Of all the entries below, retype only the lines from the one with "five-stage MIPS-style pipeline." through the one with "parameter logic [3:0] MULT_LAT", exactly as they appear.
━━━━━━
===== src/rtl/stall_ctrl.sv =====
// Hazard-detection and stall control for a five-stage MIPS-style pipeline.
// Detects load-use, branch-operand and HI/LO hazards, tracks the busy window
// of a multi-cycle multiply/divide unit, and counts stalled cycles.
module stall_ctrl #(
    parameter logic [3:0] MULT_LAT = 4'd5,   // mult/multu busy cycles, 1..15
    parameter logic [3:0] DIV_LAT  = 4'd10   // div/divu busy cycles, 1..15
) (
    input  logic        Clk,
    input  logic        Reset,
    input  logic [31:0] IR_D,
    input  logic [31:0] IR_E,
    input  logic [31:0] IR_M,
    output logic        PC_En,
    output logic        IF_ID_En,
    output logic        IR_E_Clr,
    output logic        MD_Busy,
    output logic [15:0] Stall_Cnt
);

    localparam logic [5:0] OP_RTYPE = 6'b000000;
    localparam logic [5:0] OP_BEQ   = 6'b000100;
    localparam logic [5:0] OP_BNE   = 6'b000101;
    localparam logic [5:0] OP_ADDIU = 6'b001001;
    localparam logic [5:0] OP_ORI   = 6'b001101;
    localparam logic [5:0] OP_LUI   = 6'b001111;
    localparam logic [5:0] OP_LW    = 6'b100011;
    localparam logic [5:0] OP_SW    = 6'b101011;

    // mult/multu/div/divu occupy funct 0110xx; bit 1 set selects divide.
    function automatic logic is_md_op(input logic [31:0] ir);
        return (ir != 32'd0) && (ir[31:26] == OP_RTYPE) && (ir[5:2] == 4'b0110);
    endfunction

    // Field decode
    logic [5:0] op_d, op_e, op_m;
    logic [4:0] rs_d, rt_d, rt_e, rd_e, rt_m;
    logic [5:0] funct_d, funct_e;

    assign op_d    = IR_D[31:26];
    assign rs_d    = IR_D[25:21];
    assign rt_d    = IR_D[20:16];
    assign funct_d = IR_D[5:0];
    assign op_e    = IR_E[31:26];
    assign rt_e    = IR_E[20:16];
    assign rd_e    = IR_E[15:11];
    assign funct_e = IR_E[5:0];
    assign op_m    = IR_M[31:26];
    assign rt_m    = IR_M[20:16];

    // State and intermediate decisions
    logic [3:0]  busy_cnt_q, busy_cnt_d;
    logic [15:0] stall_cnt_q, stall_cnt_d;
    logic        md_start, md_busy, hilo_use;
    logic        load_use, branch_haz, hilo_haz, stall;
    logic        d_valid, d_uses_rt, d_is_branch;
    logic [4:0]  e_dest, m_dest;

    // Hazard decode, stall decision and next-state computation
    always_comb begin
        // NOTE: every variable gets a default first so no path leaves one unassigned (avoids latches).
        md_start    = 1'b0;
        md_busy     = 1'b0;
        hilo_use    = 1'b0;
        load_use    = 1'b0;
        branch_haz  = 1'b0;
        hilo_haz    = 1'b0;
        stall       = 1'b0;
        d_valid     = 1'b0;
        d_uses_rt   = 1'b0;
        d_is_branch = 1'b0;
        e_dest      = 5'd0;
        m_dest      = 5'd0;
        busy_cnt_d  = busy_cnt_q;
        stall_cnt_d = stall_cnt_q;

        // A nop (all-zero word) in any stage is treated as inert.
        d_valid     = (IR_D != 32'd0);
        d_is_branch = d_valid && ((op_d == OP_BEQ) || (op_d == OP_BNE));
        d_uses_rt   = d_valid && ((op_d == OP_RTYPE) || d_is_branch || (op_d == OP_SW));

        // Multiply/divide unit: starts from execute, busy until the counter drains.
        md_start = is_md_op(IR_E);
        md_busy  = md_start || (busy_cnt_q != 4'd0);
        hilo_use = d_valid && (((op_d == OP_RTYPE) && (funct_d[5:2] == 4'b0100)) || is_md_op(IR_D));
        hilo_haz = hilo_use && md_busy;

        // Load-use: decode reads the register a load in execute has not yet fetched.
        load_use = d_valid && (op_e == OP_LW) && (rt_e != 5'd0) &&
                   ((rs_d == rt_e) || (d_uses_rt && (rt_d == rt_e)));

        // Branches compare in decode, so any pending producer in E, or a load in M, blocks them.
        if (IR_E != 32'd0) begin
            unique case (op_e)
                OP_RTYPE:                        e_dest = rd_e;
                OP_ORI, OP_ADDIU, OP_LUI, OP_LW: e_dest = rt_e;
                default:                         e_dest = 5'd0;
            endcase
        end
        if ((IR_M != 32'd0) && (op_m == OP_LW)) begin
            m_dest = rt_m;
        end
        branch_haz = d_is_branch &&
                     (((rs_d != 5'd0) && ((rs_d == e_dest) || (rs_d == m_dest))) ||
                      ((rt_d != 5'd0) && ((rt_d == e_dest) || (rt_d == m_dest))));

        stall = load_use || branch_haz || hilo_haz;

        // Busy counter: a new start always reloads, so a restart replaces the old window.
        if (md_start) begin
            busy_cnt_d = funct_e[1] ? DIV_LAT : MULT_LAT;
        end else if (busy_cnt_q != 4'd0) begin
            busy_cnt_d = busy_cnt_q - 4'd1;
        end

        // Stall counter saturates instead of wrapping.
        if (stall && (stall_cnt_q != 16'hFFFF)) begin
            stall_cnt_d = stall_cnt_q + 16'd1;
        end
    end

    // State registers: busy counter and stall counter
    always_ff @(posedge Clk or negedge Reset) begin
        // NOTE: async reset clears state immediately, so an in-flight busy window is aborted mid-cycle.
        if (!Reset) begin
            busy_cnt_q  <= 4'd0;
            stall_cnt_q <= 16'd0;
        end else begin
            // NOTE: non-blocking assignments so every flop samples the pre-edge values.
            busy_cnt_q  <= busy_cnt_d;
            stall_cnt_q <= stall_cnt_d;
        end
    end

    assign PC_En     = !stall;
    assign IF_ID_En  = !stall;
    assign IR_E_Clr  = stall;
    assign MD_Busy   = md_busy;
    assign Stall_Cnt = stall_cnt_q;

endmodule


===== config.mk =====
export PLATFORM = sky130hd
export DESIGN_NAME = stall_ctrl
export DESIGN_NICKNAME = d
export VERILOG_FILES = /design/src/rtl/stall_ctrl.sv
export SDC_FILE = /design/constraint.sdc
export NUM_CORES = 1
export LEC_CHECK = 0
export CAP_MARGIN = 25
export CORE_ASPECT_RATIO = 0.75
export CORE_MARGIN = 4
export CORE_UTILIZATION = 33
export DETAILED_ROUTE_END_ITERATION = 8
export GPL_TIMING_DRIVEN = 0
export PLACE_DENSITY_LB_ADDON = 0.05
export SETUP_SLACK_MARGIN = 0.02
export SLEW_MARGIN = 10
export SYNTH_ARGS = -nofsm -noshare
export SYNTH_HDL_FRONTEND = slang
export SYNTH_SLANG_ARGS = --single-unit
export TNS_END_PERCENT = 10

===== constraint.sdc =====
create_clock -name Clk -period 2.6 [get_ports Clk]
set_clock_uncertainty 0.1 [all_clocks]
set_input_delay 0.52 -clock Clk [delete_from_list [all_inputs] [get_ports Clk]]
set_output_delay 0.52 -clock Clk [all_outputs]
set_load 0.01 [all_outputs]

==> results.yml, run 1 <==
run_status:
  violations: "setup timing"
  status: "finished, violations left"
worst_setup_path:
  slowest_delay_ns: 0.30
  ff2ff_setup_slack_ns: -0.03
  critPathTopFamily: "compound AO/OA/AOI/OAI gates"
  worstRegToRegCells: 9
  end_kind: "primary output"
  cp_common_cell: "buf_6"
  required_ns: 1.98
  setup.worst_path.class: "in2out"
  critPathArrivalTime_ns: 2.43
  slowest_stage: "a311oi_2"
  startpoint_type: "primary input"
  crit-reg2reg-launch: "Stall_Cnt[2]"
  path_max_fanout: 7
  crit_chain: "buf_8 > and2b_1 > o32ai_4 > buf_6 > a311oi_2 > o221ai_2 > nor4_2 > buf_4 > o21ai_2 > and2_4 > buf_6 > buf_6"
  cp_num_buf_inv: 5
  timing.rr.end: "Stall_Cnt[4]"
clock_tree:
  cts.clk_slew.worst_paths_ns: 0.08
  cts_root_buffer: "clkbuf_8"
  clockBufferDepth: 2
  cts_max_level: 1
  cts_buffers: 3
  worst_skew_pair.late_latency_ns: 0.26
  cts_num_sinks: 20
  ctsHoldBuffers: 0
  tritoncts: "built"
timing:
  timing.final.crit_share_pct: 117
  worst_slew_pin_slew_ns: 0.680
  hold_slack_ns: 0.365
  fin_crit_ns: 3.05
  fin_tns_setup_ns: -5.67
  max_clock_freq_mhz: 328
  rsz0062_at_grt: "yes"
  worst_slack_ns: -0.446
  hold_viol_final: 0
  setup_viol: 19
  slew_headroom_pct: 54.6
  drv_slew: 0
final_layout:
  num_antenna_cells: 0
  n_fill_cell: 490
  drive_gt1_share_pct: 27.0
  seq_area_um2: 500
  final_area_um2: 3000
  syn_to_final_growth_pct: 65.2
  fin_nets: 406
  final_core_util_pct: 56.3
  multi_input_area_um2: 1430
route:
  vias: 1955
  ant_nets: 0
  detail_route.wl_per_cell_um: 14.8
  drt-vias-per-instance: 5.16
  dr.pass1.iters: 4
  first_iter_violations: 65
  drc: 0
  wl_mm: 5.62
hold_path:
  hold_class: "in2async"
placed_design:
  gp_congestion: 0.837
  io_buffer_count: 68
  place.detailed.hpwl_mm: 4.14
  placed_area_um2: 2630
synth:
  synth-edff-count: 0
  synthCells: 211
  synthTopCellsByArea: "dfrtp_1, xnor2_1, xor2_1"
  ys_top_cells_by_count: "xnor2_1, dfrtp_1, nand2_1, nor2_1, xor2_1"
  synth_ff_type: "dfrtp_1"
  yosysMostFrequentCell: "xnor2_1"
  avgSynthCellArea_um2: 8.59
  synth_nets: 312
  yosysSeqAreaShare_pct: 27.6
  ys_types: 54
  async_flop_share_pct: 100
  ys_ff_latch: 20
  synth_warnings: 0
  yosysTopAreaCell: "dfrtp_1"
  yosys.area.top_type_share_pct: 27.6
  syn_area_um2: 1810
grt:
  grt_start_max_net_pins: 21
  first_global_vias: 1881
  gr-total-overflow: 0
  grt_usage_pct: 16.7
  antenna_found_initial: 0
  grt_pass1_wl_mm: 9.18
pwr:
  leakagePower_nw: 1.22
  vdd_drop_max_mv: 0.178
  power.density_nw_per_um2: 349
floorplanning:
  io_pins: 118
  rows: 23
  core-area_um2: 5320
  die_h_um: 72.2
  die_x_um: 93.6
  die_area_um2: 6760
  initial_utilization_pct: 34.1
flow_run:
  drv_cap: 0
[where the power goes]
group	switching (mW)	internal, mW
Combinational	0.197	0.222
Sequential	0.0363	0.353
Clock	0.104	0.135
[state kept, by name, indices dropped and copies added (netlist names)]
signal,count
Stall_Cnt,16
busy_cnt_q,4
[layout by cell type (no fill, tap or decap), drive strengths merged, types with 3 or more instances in the layout]
cell type	count
a22oi	3
dfrtp	20
o21ai	6
ha	3
xor2	14
nand2	20
nand3	10
nor3	7
and3	5
clkbuf	9
nor4	4
xnor2	23
nand2b	5
a32o	3
a31oi	5
clkdlybuf4s50	41
clkdlybuf4s15	5
dlygate4sd2	14
nor2	16
and2	5
or4	3
inv	10
o32ai	4
buf	31
nand4	7
[metrics by stage]
step / setup WS [ns] / power, mW / std cells
3_3_place_gp: -1.43 / 0.780 / 354
5_1_grt: -0.549 / 1.12 / 379
4_1_cts: -0.427 / 1.05 / 378
3_5_place_dp: -1.44 / 0.788 / 354
6_report: -0.446 / 1.05 / 379
2_1_floorplan: -0.103 / 0.606 / 211
[logic make-up after synthesis]
kind of cell	after synthesis	synth area share, %
AND/OR/NAND/NOR	93	29.1
XOR/XNOR	37	17.9
adder cells (fa/ha/maj)	3	2.07
flip-flops	20	27.6
buffers and inverters	17	3.80
AO/OA/AOI/OAI	39	18.4
multiplexers	2	1.17
[worst max path at each step]
stage	to	slack [ns]	start	depth (start not counted)
finish	PC_En	-0.45	IR_E[28]	12
global route	PC_En	-0.55	IR_E[26]	12
CTS	PC_En	-0.43	IR_E[28]	12
detailed placement	PC_En	-1.44	IR_E[27]	10
global placement	PC_En	-1.43	IR_E[31]	10
floorplan	PC_En	-0.10	IR_E[31]	8
[layout make-up]
type | instances | area share (%)
inverters | 10 | 1.25
flip-flops and latches | 20 | 16.7
well taps | 75 | 3.13
plain buffers | 7 | 1.38
repair buffers | 89 | 28.0
clock buffers | 4 | 1.84
multi-input cells | 174 | 47.7
[worst register-to-register path, cell delays in order, from the launching register on]
cell       delay [ns]
dfrtp_1          0.46
nand4_2          0.20
nor2_1           0.22
nand3_1          0.13
or4_4            0.53
and3_4           0.23
o2bb2ai_4        0.15
a21oi_4          0.28
nor2_1           0.10
xor2_1           0.15
[routing by layer]
metal  track usage [%]  up-vias  routed length [um]
met3              3.32        6                 405
met2              25.4       78                2360
met1              24.8      912                2790
li1                  -      959                   -
met4              2.88        0                  53
met5                 0        -                   0
[timing repair]
item	in CTS	in global routing
resized for setup	104	3
setup endpoints to repair	20	19
buffers inserted	23	0
pin swaps	31	0
No activity file was read; power rests on OpenSTA's default activity.
==> run 2, diff against run 1 <==
--- a/config.mk
+++ b/config.mk
@@ -5,13 +5,13 @@
 export SDC_FILE = /design/constraint.sdc
 export NUM_CORES = 1
 export LEC_CHECK = 0
-export CAP_MARGIN = 25
 export CORE_ASPECT_RATIO = 0.75
 export CORE_MARGIN = 4
 export CORE_UTILIZATION = 33
+export CTS_CLUSTER_SIZE = 24
 export DETAILED_ROUTE_END_ITERATION = 8
 export GPL_TIMING_DRIVEN = 0
-export PLACE_DENSITY_LB_ADDON = 0.05
+export PLACE_DENSITY = 0.85
 export SETUP_SLACK_MARGIN = 0.02
 export SLEW_MARGIN = 10
 export SYNTH_ARGS = -nofsm -noshare
==> run 2 against run 1 <==
The run still ends with setup timing left. Sequential share of layout area decreased by 0.19 points. Final cell count down 1.1%. Global-route usage is 0.17 points lower. Sequential cell count is the same. Largest cell class unchanged. Sequential power increased by 1%. Via count increased by 0.51%. Register-to-register slack improved by 0.18 ns. Total power grew 7.5%. Combinational power barely moved.
==> results.yml, run 2 (synthesized netlist as in run 1, its figures left out) <==
worst_setup_path:
  critPathArrivalTime_ns: 2.42
  crit_chain: "dlygate4sd2_1 > nor2b_1 > clkbuf_8 > and2_1 > a22oi_2 > a221o_1 > o211ai_4 > o21ai_2 > and2_4 > buf_6 > buf_6"
  setup.worst_path.class: "in2out"
  end_kind: "primary output"
  cp_common_cell: "buf_6"
  timing.rr.end: "Stall_Cnt[6]"
  required_ns: 1.98
  startpoint_type: "primary input"
  ff2ff_setup_slack_ns: 0.15
  path_max_fanout: 8
  crit-reg2reg-launch: "Stall_Cnt[4]"
  slowest_stage: "a221o_1"
  critPathTopFamily: "compound AO/OA/AOI/OAI gates"
  slowest_delay_ns: 0.36
  worstRegToRegCells: 9
  cp_num_buf_inv: 4
floorplanning:
  rows: 23
  initial_utilization_pct: 34.1
  die_area_um2: 6760
  core-area_um2: 5320
  die_h_um: 72.2
  die_x_um: 93.6
  io_pins: 118
pwr:
  leakagePower_nw: 1.22
  vdd_drop_max_mv: 0.237
  power.total_mw: 1.13
  power.density_nw_per_um2: 370
grt:
  grt_pass1_wl_mm: 9.09
  grt_start_max_net_pins: 21
  grt_usage_pct: 16.5
  first_global_vias: 1974
  gr-total-overflow: 0
  antenna_found_initial: 0
clock_tree:
  tritoncts: "built"
  clockBufferDepth: 2
  cts.clk_slew.worst_paths_ns: 0.07
  cts_root_buffer: "clkbuf_8"
  cts_max_level: 1
  cts_buffers: 3
  cts_num_sinks: 20
  worst_skew_pair.late_latency_ns: 0.27
route:
  vias: 1965
  ant_nets: 0
  detail_route.wl_per_cell_um: 15.2
  first_iter_violations: 102
  dr.pass1.iters: 4
  wl_mm: 5.69
  drc: 0
  drt-vias-per-instance: 5.24
timing:
  worst_slew_pin_slew_ns: 0.866
  max_clock_freq_mhz: 329
  worst_slack_ns: -0.442
  fin_crit_ns: 3.04
  rsz0062_at_grt: "yes"
  hold_viol_final: 0
  slew_headroom_pct: 42.1
  fin_tns_setup_ns: -2.00
  drv_slew: 0
  timing.final.crit_share_pct: 117
  setup_viol: 6
hold_path:
  hp-start: "Stall_Cnt[15]"
  hold_depth: 1
  hold_class: "reg2reg"
  holdPathEnd: "Stall_Cnt[15]"
placed_design:
  io_buffer_count: 68
  gp_congestion: 0.891
  place_ws_ns: -1.45
  placed_area_um2: 2630
  place.detailed.hpwl_mm: 4.28
run_status:
  violations: "setup timing"
  status: "finished, violations left"
final_layout:
  final_core_util_pct: 57.2
  final_cell_mix: "clkdlybuf4s50_1, xnor2_1, dfrtp_1, nand2_1, buf_4"
  largest_reg_flops: 16
  syn_to_final_growth_pct: 68.0
  num_antenna_cells: 0
  drive_gt1_share_pct: 30.0
  fin_nets: 402
  final_common_cell: "clkdlybuf4s50_1"
  final_area_um2: 3050
flow_run:
  drv_cap: 0
==> run 2: power breakdown <==
group	total [mW]	internal [mW]	switching (mW)
Clock	0.312	0.206	0.106
Combinational	0.420	0.221	0.198
Sequential	0.394	0.353	0.0405
Total	1.13	0.780	0.345
==> run 2: worst max-delay path by stage <==
stage               startpoint       end  slack, ns  cells after the start
floorplan             IR_E[31]     PC_En      -0.10                      8
global placement      IR_E[31]     PC_En      -1.41                     10
detailed placement    IR_E[31]  IR_E_Clr      -1.45                     10
CTS                   IR_M[31]     PC_En      -0.43                     11
global route          IR_M[19]     PC_En      -0.55                     10
finish                IR_E[26]     PC_En      -0.44                     11
==> run 2: area by class of cell <==
class	count	area [um2]
clock buffers	3	41.3
clock inverters	1	30.0
flip-flops and latches	20	503
repair buffers	85	776
fillers	460	2280
well taps	75	93.8
inverters	10	37.5
plain buffers	7	53.8
multi-input cells	174	1510
==> run 2: repair_timing <==
action / CTS / global route
gates resized for setup: 81 / 51
setup buffers: 16 / 6
hold buffers: 0 / 0
endpoints found under the setup margin: 20 / 20
pin swaps: 22 / 14
==> run 2: metal layers <==
metal,GRT usage (%),vias up,wire [um]
li1,-,957,-
met1,21.6,938,2380
met2,28.9,61,2880
met3,3.11,9,362
met4,2.88,0,59
met5,0,-,0
==> run 2: metrics by stage <==
stage | cells | hold slack (ns)
final | 375 | 0.399
after global routing | 375 | 0.411
after CTS | 374 | 0.402
after detailed placement | 354 | 0.388
after global placement | 354 | 0.381
after floorplan | 211 | 0.124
━━━━━━
ANSWER SECTION –
// Hazard-detection and stall control for a five-stage MIPS-style pipeline.
// Detects load-use, branch-operand and HI/LO hazards, tracks the busy window
// of a multi-cycle multiply/divide unit, and counts stalled cycles.
module stall_ctrl #(
    parameter logic [3:0] MULT_LAT = 4'd5,   // mult/multu busy cycles, 1..15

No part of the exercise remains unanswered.